So having been thinking about this over the past couple of weeks, it’s clear that the structure to which I have been working doesn’t fit any longer with the thing that I want to write. But the structure that I have is one that has been attracting some interest from publishers. So can I create something that works for my intended audience, a potential publisher, and for me too?

The existing structure is this:

Introduction
The main message of the book is introduced: that organisations’ ability to exploit new technology and ideas depends on their ability to play with them to find out what they can make them do; that individuals threatened with career obsolescence through automating technologies also need to adapt new styles of play to survive and thrive.

Section 1: Why did we stop playing?
This section points the finger at scientific management, and explores how it has been resurrected in large part because of the technologies to which companies and individuals are now struggling to adapt.

Chapter 1. The reanimation of scientific management
In which we learn about the Taylorist models of industrialization and goes they’ve taken over white collar work; about how it works for production lines but not so clear for knowledge work; about how it is questionable for the use of communications technology (as opposed to process-centric IT systems).

Chapter 2. The nature of learning
In which we learn about how humans learn – cycles of doing, reflecting and theorizing.

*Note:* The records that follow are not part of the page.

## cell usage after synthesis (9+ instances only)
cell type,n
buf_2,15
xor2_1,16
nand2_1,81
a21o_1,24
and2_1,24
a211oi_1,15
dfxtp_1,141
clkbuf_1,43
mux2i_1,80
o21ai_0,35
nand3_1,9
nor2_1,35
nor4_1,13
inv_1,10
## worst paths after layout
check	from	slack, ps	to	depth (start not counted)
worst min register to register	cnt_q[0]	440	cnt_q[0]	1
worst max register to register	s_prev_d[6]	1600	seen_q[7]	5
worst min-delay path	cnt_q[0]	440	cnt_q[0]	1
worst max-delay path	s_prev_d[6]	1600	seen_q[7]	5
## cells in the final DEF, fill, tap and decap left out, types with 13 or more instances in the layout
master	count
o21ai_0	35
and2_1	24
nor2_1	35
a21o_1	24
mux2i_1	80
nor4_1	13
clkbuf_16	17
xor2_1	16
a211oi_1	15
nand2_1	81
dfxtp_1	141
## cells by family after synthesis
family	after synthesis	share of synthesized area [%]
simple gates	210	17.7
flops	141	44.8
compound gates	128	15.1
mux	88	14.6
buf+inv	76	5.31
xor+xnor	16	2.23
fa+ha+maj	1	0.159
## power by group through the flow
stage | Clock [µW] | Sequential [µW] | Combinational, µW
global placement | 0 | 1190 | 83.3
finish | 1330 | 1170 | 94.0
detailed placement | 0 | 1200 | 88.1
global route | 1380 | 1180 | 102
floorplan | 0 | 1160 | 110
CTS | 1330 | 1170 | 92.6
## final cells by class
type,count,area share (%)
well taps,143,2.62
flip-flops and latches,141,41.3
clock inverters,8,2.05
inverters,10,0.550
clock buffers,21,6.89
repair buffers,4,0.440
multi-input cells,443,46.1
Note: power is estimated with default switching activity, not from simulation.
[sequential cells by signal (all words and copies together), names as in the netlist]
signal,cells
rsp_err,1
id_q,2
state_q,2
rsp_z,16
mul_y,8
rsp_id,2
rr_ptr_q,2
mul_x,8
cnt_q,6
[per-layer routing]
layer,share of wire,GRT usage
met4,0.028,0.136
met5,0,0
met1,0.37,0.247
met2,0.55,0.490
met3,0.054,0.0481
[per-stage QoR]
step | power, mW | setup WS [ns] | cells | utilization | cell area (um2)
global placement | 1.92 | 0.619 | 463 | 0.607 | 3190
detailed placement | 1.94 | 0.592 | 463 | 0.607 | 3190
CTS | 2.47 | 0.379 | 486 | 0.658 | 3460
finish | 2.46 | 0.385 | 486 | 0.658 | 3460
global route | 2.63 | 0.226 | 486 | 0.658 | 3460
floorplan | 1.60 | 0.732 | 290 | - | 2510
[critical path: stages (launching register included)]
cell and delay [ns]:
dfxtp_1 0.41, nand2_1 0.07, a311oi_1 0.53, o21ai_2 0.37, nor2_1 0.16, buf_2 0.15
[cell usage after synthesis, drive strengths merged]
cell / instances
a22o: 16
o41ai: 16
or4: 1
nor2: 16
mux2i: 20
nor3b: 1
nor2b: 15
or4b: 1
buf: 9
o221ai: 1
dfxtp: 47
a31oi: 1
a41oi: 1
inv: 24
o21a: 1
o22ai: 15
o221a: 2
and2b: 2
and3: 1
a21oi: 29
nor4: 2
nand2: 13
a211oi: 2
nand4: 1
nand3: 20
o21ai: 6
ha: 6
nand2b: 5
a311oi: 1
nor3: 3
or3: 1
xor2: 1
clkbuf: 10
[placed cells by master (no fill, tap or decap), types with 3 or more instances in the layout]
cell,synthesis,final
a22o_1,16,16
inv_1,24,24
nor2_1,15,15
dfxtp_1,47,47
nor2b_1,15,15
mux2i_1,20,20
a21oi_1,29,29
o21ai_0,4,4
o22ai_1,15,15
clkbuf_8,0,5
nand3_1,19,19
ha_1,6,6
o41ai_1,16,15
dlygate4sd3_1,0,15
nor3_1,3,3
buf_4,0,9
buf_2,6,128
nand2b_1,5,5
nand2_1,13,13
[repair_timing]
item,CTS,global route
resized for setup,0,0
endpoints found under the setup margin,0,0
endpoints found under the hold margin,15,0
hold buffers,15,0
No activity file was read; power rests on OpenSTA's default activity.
--- src/rtl/elem_seq_pkg.sv ---
// Shared types and widths for the per-element pulse sequencer.
// The command word is stored whole in the queue; the sideband word travels down the delay pipe.
package elem_seq_pkg;

    localparam int ENV_ADDR_WIDTH   = 12;
    localparam int AMP_WIDTH        = 16;
    localparam int FREQ_WIDTH       = 9;
    localparam int PHASE_WIDTH      = 17;
    localparam int MODE_WIDTH       = 2;
    localparam int QUEUE_DEPTH      = 2;
    localparam int ENV_READ_LATENCY = 2;

    typedef enum logic [1:0] {
        IDLE = 2'd0,
        PLAY = 2'd1,
        HOLD = 2'd2
    } seq_state_t;

    typedef struct packed {
        logic [ENV_ADDR_WIDTH-1:0] envstart;
        logic [ENV_ADDR_WIDTH-1:0] envlength;
        logic [AMP_WIDTH-1:0]      ampx;
        logic [FREQ_WIDTH-1:0]     freqaddr;
        logic [PHASE_WIDTH-1:0]    pini;
        logic [MODE_WIDTH-1:0]     mode;
    } elem_cmd_t;

    typedef struct packed {
        logic                   valid;
        logic [AMP_WIDTH-1:0]   amp;
        logic [FREQ_WIDTH-1:0]  freqaddr;
        logic [PHASE_WIDTH-1:0] phase;
        logic                   first;
        logic                   last;
    } side_t;

    // Only mode[0] carries meaning; the upper mode bits are reserved.
    function automatic logic is_cw(input logic [MODE_WIDTH-1:0] m);
        return m[0];
    endfunction

endpackage

--- src/rtl/elem_cmd_fifo.sv ---
// Small first-word-fall-through command queue; head is valid whenever empty is low.
// A push into a full queue is accepted only when a pop happens in the same cycle.
module elem_cmd_fifo
    import elem_seq_pkg::*;
#(
    parameter int DEPTH = QUEUE_DEPTH
) (
    input  logic      clk,
    input  logic      reset,
    input  logic      push,
    input  elem_cmd_t push_data,
    input  logic      pop,
    output elem_cmd_t head,
    output logic      full,
    output logic      empty
);

    localparam int PW = $clog2(DEPTH);

    elem_cmd_t     mem [DEPTH];
    logic [PW-1:0] wr_ptr_reg;
    logic [PW-1:0] rd_ptr_reg;
    logic [PW:0]   count_reg;
    logic [PW:0]   count_next;
    logic          do_push;
    logic          do_pop;

    assign full    = (count_reg == (PW+1)'(DEPTH));
    assign empty   = (count_reg == '0);
    assign do_pop  = pop && !empty;
    assign do_push = push && (!full || do_pop);

    always_comb begin
        count_next = count_reg;
        if (do_push && !do_pop) begin
            count_next = count_reg + 1'b1;
        end else if (!do_push && do_pop) begin
            count_next = count_reg - 1'b1;
        end
    end

    always_ff @(posedge clk) begin
        if (reset) begin
            wr_ptr_reg <= '0;
            rd_ptr_reg <= '0;
            count_reg  <= '0;
        end else begin
            count_reg <= count_next;
            if (do_push) begin
                wr_ptr_reg <= wr_ptr_reg + 1'b1;
            end
            if (do_pop) begin
                rd_ptr_reg <= rd_ptr_reg + 1'b1;
            end
        end
    end

    // Storage carries no reset; the pointers alone define what is valid.
    always_ff @(posedge clk) begin
        if (do_push) begin
            mem[wr_ptr_reg] <= push_data;
        end
    end

    assign head = mem[rd_ptr_reg];

endmodule

--- src/rtl/elem_pulse_seq.sv ---
// Per-element pulse sequencer: queues core commands, walks envelope addresses, and
// delays the amp/freq/phase sideband so it lines up with the returned envelope data.
module elem_pulse_seq
    import elem_seq_pkg::*;
(
    input  logic                      clk,
    input  logic                      reset,
    input  logic                      cmdstb,
    input  logic [ENV_ADDR_WIDTH-1:0] envstart,
    input  logic [ENV_ADDR_WIDTH-1:0] envlength,
    input  logic [AMP_WIDTH-1:0]      ampx,
    input  logic [FREQ_WIDTH-1:0]     freqaddr,
    input  logic [PHASE_WIDTH-1:0]    pini,
    input  logic [MODE_WIDTH-1:0]     mode,
    output logic                      env_rden,
    output logic [ENV_ADDR_WIDTH-1:0] env_addr,
    output logic                      out_valid,
    output logic [AMP_WIDTH-1:0]      out_amp,
    output logic [FREQ_WIDTH-1:0]     out_freqaddr,
    output logic [PHASE_WIDTH-1:0]    out_phase,
    output logic                      out_first,
    output logic                      out_last,
    output logic                      busy,
    output logic                      overflow
);

    elem_cmd_t push_cmd;
    elem_cmd_t head;
    logic      fifo_full;
    logic      fifo_empty;
    logic      fifo_push;
    logic      fifo_pop;
    logic      load;
    logic      mode_rsvd_unused;

    seq_state_t                state_reg, state_next;
    logic [ENV_ADDR_WIDTH-1:0] addr_reg, addr_next;
    logic [ENV_ADDR_WIDTH-1:0] rem_reg, rem_next;
    logic                      first_reg, first_next;
    logic [AMP_WIDTH-1:0]      amp_reg, amp_next;
    logic [FREQ_WIDTH-1:0]     freq_reg, freq_next;
    logic [PHASE_WIDTH-1:0]    phase_reg, phase_next;
    logic                      cw_reg, cw_next;
    logic                      overflow_reg;

    side_t                       side_in;
    side_t                       side_out;
    logic [ENV_READ_LATENCY-1:0] stage_valid;

    always_comb begin
        push_cmd           = '0;
        push_cmd.envstart  = envstart;
        push_cmd.envlength = envlength;
        push_cmd.ampx      = ampx;
        push_cmd.freqaddr  = freqaddr;
        push_cmd.pini      = pini;
        push_cmd.mode      = mode;
    end

    // A full queue still takes the strobe if the sequencer drains an entry this cycle.
    assign fifo_push = cmdstb && (!fifo_full || fifo_pop);

    elem_cmd_fifo #(
        .DEPTH(QUEUE_DEPTH)
    ) u_cmd_fifo (
        .clk      (clk),
        .reset    (reset),
        .push     (fifo_push),
        .push_data(push_cmd),
        .pop      (fifo_pop),
        .head     (head),
        .full     (fifo_full),
        .empty    (fifo_empty)
    );

    assign mode_rsvd_unused = |head.mode[MODE_WIDTH-1:1];

    always_ff @(posedge clk) begin
        if (reset) begin
            state_reg    <= IDLE;
            addr_reg     <= '0;
            rem_reg      <= '0;
            first_reg    <= 1'b0;
            amp_reg      <= '0;
            freq_reg     <= '0;
            phase_reg    <= '0;
            cw_reg       <= 1'b0;
            overflow_reg <= 1'b0;
        end else begin
            state_reg <= state_next;
            addr_reg  <= addr_next;
            rem_reg   <= rem_next;
            first_reg <= first_next;
            amp_reg   <= amp_next;
            freq_reg  <= freq_next;
            phase_reg <= phase_next;
            cw_reg    <= cw_next;
            if (cmdstb && fifo_full && !fifo_pop) begin
                overflow_reg <= 1'b1;
            end
        end
    end

    // rem_reg counts the words still to issue after the current one.
    always_comb begin
        state_next = state_reg;
        addr_next  = addr_reg;
        rem_next   = rem_reg;
        first_next = first_reg;
        amp_next   = amp_reg;
        freq_next  = freq_reg;
        phase_next = phase_reg;
        cw_next    = cw_reg;
        fifo_pop   = 1'b0;
        load       = 1'b0;

        case (state_reg)
            IDLE: begin
                if (!fifo_empty) begin
                    fifo_pop = 1'b1;
                    if (head.envlength != '0) begin
                        load       = 1'b1;
                        state_next = PLAY;
                    end
                end
            end
            PLAY: begin
                first_next = 1'b0;
                if (rem_reg != '0) begin
                    addr_next = addr_reg + 1'b1;
                    rem_next  = rem_reg - 1'b1;
                end else if (cw_reg) begin
                    state_next = HOLD;
                end else if (!fifo_empty) begin
                    fifo_pop = 1'b1;
                    if (head.envlength != '0) begin
                        load = 1'b1;
                    end else begin
                        state_next = IDLE;
                    end
                end else begin
                    state_next = IDLE;
                end
            end
            HOLD: begin
                // A zero-length command is how the core ends a CW hold without a new pulse.
                if (!fifo_empty) begin
                    fifo_pop = 1'b1;
                    if (head.envlength != '0) begin
                        load       = 1'b1;
                        state_next = PLAY;
                    end else begin
                        state_next = IDLE;
                    end
                end
            end
            default: begin
                state_next = IDLE;
            end
        endcase

        if (load) begin
            addr_next  = head.envstart;
            rem_next   = head.envlength - 1'b1;
            first_next = 1'b1;
            amp_next   = head.ampx;
            freq_next  = head.freqaddr;
            phase_next = head.pini;
            cw_next    = is_cw(head.mode);
        end
    end

    always_comb begin
        env_rden = (state_reg != IDLE);
        env_addr = '0;
        side_in  = '0;
        if (env_rden) begin
            env_addr         = addr_reg;
            side_in.valid    = 1'b1;
            side_in.amp      = amp_reg;
            side_in.freqaddr = freq_reg;
            side_in.phase    = phase_reg;
            side_in.first    = (state_reg == PLAY) && first_reg;
            side_in.last     = (state_reg == PLAY) && (rem_reg == '0) && !cw_reg;
        end
    end

    genvar gi;
    generate
        for (gi = 0; gi < ENV_READ_LATENCY; gi++) begin : g_stage
            side_t stage_reg;
            side_t stage_in;
            if (gi == 0) begin : g_head
                assign stage_in = side_in;
            end else begin : g_tail
                assign stage_in = g_stage[gi-1].stage_reg;
            end
            always_ff @(posedge clk) begin
                if (reset) begin
                    stage_reg <= '0;
                end else begin
                    stage_reg <= stage_in;
                end
            end
            assign stage_valid[gi] = stage_reg.valid;
        end
    endgenerate

    assign side_out     = g_stage[ENV_READ_LATENCY-1].stage_reg;
    assign out_valid    = side_out.valid;
    assign out_amp      = side_out.amp;
    assign out_freqaddr = side_out.freqaddr;
    assign out_phase    = side_out.phase;
    assign out_first    = side_out.first;
    assign out_last     = side_out.last;

    // Built purely from flops, so busy changes only on clock edges.
    assign busy     = !fifo_empty || (state_reg != IDLE) || (|stage_valid);
    assign overflow = overflow_reg;

endmodule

Kolb’s learning cycle.

Chapter 3. Agile in name alone
In which we learn about agile, lean, gamification and the nature of cargo cults – output focus and the problems of not understanding the journey but the destination.

Section 2: playing on your own
Play as an individual skill set that enables better working, and continuous evolution of what we do in response to the changing world in which we find ourselves.

Chapter 4. The combed-shaped human
In which we learn to take time to do things we don’t usually do, to apply our knowledge to novel circumstances.

Chapter 5. Fire fighting syndrome
In which we learn how to overcome the barriers to play

Chapter 6. Engineering serendipity
In which we learn how to generate more chances for the serendipitous events that are likely to lead to good ideas.

Section 3: Learning to play with others
Play as a collaborative team activity to help describe how organisations can take advantage.

Chapter 7. Banning failure
In which we learn about the world of media and portfolios of risk.

Chapter 8. Structured play
In which we learn about open innovation models.

Chapter 9. How to cheat
In which we learn about the acquisition route to play.

Conclusions

Chapter 10. In which we pull it all together
Practical next steps from the stories we’ve heard that can help individuals and organisations get a better balance in their styles of play.

=/=

Re-reading this for the first time in a few months a few things strike me about this. It’s OK, but I realise that I was planning the book in the way in which I would plan a training course. Everything has some sort of deterministic output, which is fine for a training course. But if I’m serious about creating something that is more of a journey, there is no ongoing narrative: the story is the first few chapters and then it turns into a manual.

That’s not the book I want to write.

And, moreover, the definitions got shorter and shorter as I went on, and that I think in hindsight is a reflection on me trying to pad out an idea that could be expressed in a short essay. A few blog posts, even.

There’s some good bits in there, but I need to rethink it with a story line, rather than just a glorified instruction manual. At that point I might then decide that the original is still the best way to go. Tomorrow’s task – the new structure.